Three key events at this year’s Negotiator Conference were a panel debate featuring former UK ambassador to the EU Sir Ivan Rogers (above), ARLA chief executive David Cox and Glynis Frew, boss of franchised PLC Hunters. For those who couldn’t attend their slots at the conference, here’s our summary.
Brexit and beyond: Sir Ivan Rogers KCMG
It isn’t every day that we get to hear about major issues from arguably the most knowledgeable person in a field. But on this occasion we did from Sir Ivan, who is a former senior British civil servant and permanent Representative of the UK to the European Union from November 2013 until his resignation in January 2017.
Sir Ivan’s presentation to The Negotiator Conference was fascinating, an insider’s view of the comings and goings, arguments and battles, failures and battles within the EU.

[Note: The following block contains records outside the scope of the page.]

<file path="src/rtl/coin_intake_if.sv">
`default_nettype none
// ============================================================================
// Module      : coin_intake_if
// Description : CPU-facing bundle of the coin intake block. Carries the ack and
//               clear write strobes and the read-mux status fields.
// Revision    : 1.0 - initial release
// ============================================================================
interface coin_intake_if #(
  parameter int TOTAL_W = 16
);
  logic               coin_ack;
  logic               clear;
  logic [3:0]         beam_state;
  logic               coin_valid;
  logic [1:0]         coin_type;
  logic [TOTAL_W-1:0] total_cents;
  logic [31:0]        coin_counts;
  logic               overflow;

  // CPU / MMIO side: issues strobes, reads status
  modport master (
    output coin_ack, clear,
    input  beam_state, coin_valid, coin_type, total_cents, coin_counts, overflow
  );

  // Coin intake side: accepts strobes, drives status
  modport slave (
    input  coin_ack, clear,
    output beam_state, coin_valid, coin_type, total_cents, coin_counts, overflow
  );
endinterface
`default_nettype wire

</file>
<file path="src/rtl/coin_intake.sv">
`default_nettype none
// ============================================================================
// Module      : coin_intake
// Description : Synchronises and debounces four coin beam-break sensors
//               (penny, nickel, dime, quarter), turns each debounced break into
//               a coin event, keeps saturating totals/counts and queues one
//               pending event per channel behind a valid/ack handshake.
// Revision    : 1.0 - initial release
// ============================================================================
module coin_intake #(
  parameter int DEBOUNCE_CYCLES = 30000,
  parameter bit BROKEN_LEVEL    = 1'b0,
  parameter int TOTAL_W         = 16
) (
  input  logic          clock,
  input  logic          reset,
  input  logic [3:0]    beam_raw,
  coin_intake_if.slave  bus
);

  localparam int              CNT_W      = $clog2(DEBOUNCE_CYCLES);
  localparam logic [CNT_W-1:0] c_CNT_LAST = CNT_W'(DEBOUNCE_CYCLES - 1);
  // Idle ("not broken") pin level; sync flops reset here so that reset itself
  // never looks like a beam break to the debouncer.
  localparam logic [3:0]      c_IDLE     = {4{~BROKEN_LEVEL}};

  // Coin value in cents for channel index 0..3
  function automatic logic [5:0] coin_value(input int ch);
    case (ch)
      0:       coin_value = 6'd1;
      1:       coin_value = 6'd5;
      2:       coin_value = 6'd10;
      default: coin_value = 6'd25;
    endcase
  endfunction

  logic [3:0]         r_sync1;
  logic [3:0]         r_sync2;
  logic [3:0]         w_level;
  logic [3:0]         w_stable;
  logic [3:0]         w_event;
  logic [3:0]         r_pending;
  logic               r_overflow;
  logic [TOTAL_W-1:0] r_total;
  logic [1:0]         w_type;
  logic [3:0]         w_ack_mask;
  logic [3:0]         w_pending_next;
  logic               w_ovf;
  logic [5:0]         w_add;
  logic [TOTAL_W+5:0] w_sum;
  logic [TOTAL_W-1:0] w_total_next;

  // Two-flop synchroniser on the raw sensor pins
  always_ff @(posedge clock or negedge reset) begin
    if (!reset) begin
      r_sync1 <= c_IDLE;
      r_sync2 <= c_IDLE;
    end else begin
      r_sync1 <= beam_raw;
      r_sync2 <= r_sync1;
    end
  end

  // 1 = synchronised level says the beam is broken
  assign w_level = BROKEN_LEVEL ? r_sync2 : ~r_sync2;

  for (genvar i = 0; i < 4; i++) begin : g_chan
    logic [CNT_W-1:0] r_cnt;
    logic             r_stable;
    logic [7:0]       r_count;

    // Debounce: accept a new level only after DEBOUNCE_CYCLES consecutive mismatches
    always_ff @(posedge clock or negedge reset) begin
      if (!reset) begin
        r_cnt    <= '0;
        r_stable <= 1'b0;
      end else if (w_level[i] == r_stable) begin
        r_cnt <= '0;
      end else if (r_cnt == c_CNT_LAST) begin
        r_stable <= w_level[i];
        r_cnt    <= '0;
      end else begin
        r_cnt <= r_cnt + CNT_W'(1);
      end
    end

    // Event only on the not-broken -> broken transition of the debounced level
    assign w_event[i]  = w_level[i] & ~r_stable & (r_cnt == c_CNT_LAST);
    assign w_stable[i] = r_stable;

    // Per-coin count, saturating at 255; clear discards a same-cycle event
    always_ff @(posedge clock or negedge reset) begin
      if (!reset) begin
        r_count <= 8'd0;
      end else if (bus.clear) begin
        r_count <= 8'd0;
      end else if (w_event[i] && (r_count != 8'hFF)) begin
        r_count <= r_count + 8'd1;
      end
    end

    assign bus.coin_counts[8*i +: 8] = r_count;
  end

  // Present the highest-value pending coin
  always_comb begin
    w_type = 2'd0;
    if (r_pending[3])      w_type = 2'd3;
    else if (r_pending[2]) w_type = 2'd2;
    else if (r_pending[1]) w_type = 2'd1;
  end

  // Queue update, overflow detection and saturating cents total
  always_comb begin
    w_ack_mask = 4'b0000;
    if (bus.coin_ack && (r_pending != 4'b0000)) w_ack_mask = 4'b0001 << w_type;
    w_pending_next = (r_pending & ~w_ack_mask) | w_event;
    w_ovf          = |(w_event & r_pending & ~w_ack_mask);
    w_add          = 6'd0;
    for (int i = 0; i < 4; i++) begin
      if (w_event[i]) w_add = w_add + coin_value(i);
    end
    w_sum        = {6'd0, r_total} + {{TOTAL_W{1'b0}}, w_add};
    w_total_next = (|w_sum[TOTAL_W+5:TOTAL_W]) ? {TOTAL_W{1'b1}} : w_sum[TOTAL_W-1:0];
  end

  // Accounting state; clear has priority over events and acks
  always_ff @(posedge clock or negedge reset) begin
    if (!reset) begin
      r_pending  <= 4'b0000;
      r_overflow <= 1'b0;
      r_total    <= '0;
    end else if (bus.clear) begin
      r_pending  <= 4'b0000;
      r_overflow <= 1'b0;
      r_total    <= '0;
    end else begin
      r_pending <= w_pending_next;
      r_total   <= w_total_next;
      if (w_ovf) r_overflow <= 1'b1;
    end
  end

  assign bus.beam_state  = w_stable;
  assign bus.coin_valid  = |r_pending;
  assign bus.coin_type   = w_type;
  assign bus.total_cents = r_total;
  assign bus.overflow    = r_overflow;

endmodule
`default_nettype wire
</file>
<file path="src/flat_wrapper.sv">
// flat-port wrapper written by rule: the top's interface ports become plain ports
module coin_intake_flat 
#(
  parameter int DEBOUNCE_CYCLES = 30000,
  parameter bit BROKEN_LEVEL    = 1'b0,
  parameter int TOTAL_W         = 16
)
  (clock, reset, beam_raw, bus_coin_ack, bus_clear, bus_beam_state, bus_coin_valid, bus_coin_type, bus_total_cents, bus_coin_counts, bus_overflow);
  coin_intake_if #(.TOTAL_W(TOTAL_W)) bus_i ();
  input  logic clock;
  input  logic reset;
  input  logic [3:0] beam_raw;
  input wire logic [$bits(bus_i.coin_ack)-1:0] bus_coin_ack;
  input wire logic [$bits(bus_i.clear)-1:0] bus_clear;
  output wire logic [$bits(bus_i.beam_state)-1:0] bus_beam_state;
  output wire logic [$bits(bus_i.coin_valid)-1:0] bus_coin_valid;
  output wire logic [$bits(bus_i.coin_type)-1:0] bus_coin_type;
  output wire logic [$bits(bus_i.total_cents)-1:0] bus_total_cents;
  output wire logic [$bits(bus_i.coin_counts)-1:0] bus_coin_counts;
  output wire logic [$bits(bus_i.overflow)-1:0] bus_overflow;
  assign bus_i.coin_ack = bus_coin_ack;
  assign bus_i.clear = bus_clear;
  assign bus_beam_state = bus_i.beam_state;
  assign bus_coin_valid = bus_i.coin_valid;
  assign bus_coin_type = bus_i.coin_type;
  assign bus_total_cents = bus_i.total_cents;
  assign bus_coin_counts = bus_i.coin_counts;
  assign bus_overflow = bus_i.overflow;
  coin_intake #(.DEBOUNCE_CYCLES(DEBOUNCE_CYCLES), .BROKEN_LEVEL(BROKEN_LEVEL), .TOTAL_W(TOTAL_W)) u_core (.clock(clock), .reset(reset), .beam_raw(beam_raw), .bus(bus_i));
endmodule
</file>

He shared his views on what happened when, where and why; he brought sharp intakes of breath with some comments, smiles from short anecdotes and a feeling that we all now know significantly more about Brexit than the average man on the street.
Whether that will help us understand what is happening and what could happen is another matter altogether.
Bans: David Cox, CEO, ARLA/Propertymark
The lettings industry faces a major change in 2019 when almost all tenant fees are banned. Having built the once tiny private rented sector into a huge and very significant element of the property market, the challenges are many with this new legislation.
David took delegates through a full (and frankly, frightening) rundown of the impact and implications of this legislation. There is far more to the legislation than many will believe, with a complex and worrying raft of limits on permitted payments, holding deposits, enforcement and penalties.
Letting agencies who are not yet members of ARLA might take a closer look at becoming part of this increasingly important professional body.
Franchisees: Glynis Frew, CEO, Hunters
Glynis Frew took the helm at Hunters, a property business established in 1992 by Kevin Hollinrake and John Waterhouse and now with over 200 branches, 12 owned by the company, the rest being franchised. Glynis said that ‘winning matters’ and went on to show us how Hunters has achieved this including outperforming the market through a culture of independence – most branches are privately owned by individuals – and through customer service as well as a ‘no sale; no let; no fee’ approach.
She said this, with other successful processes, has helped create a business that welcomes, nurtures and celebrates its franchisees, developing its national network, helping business owners to build their own business while working together with fellow franchisees, for even more success.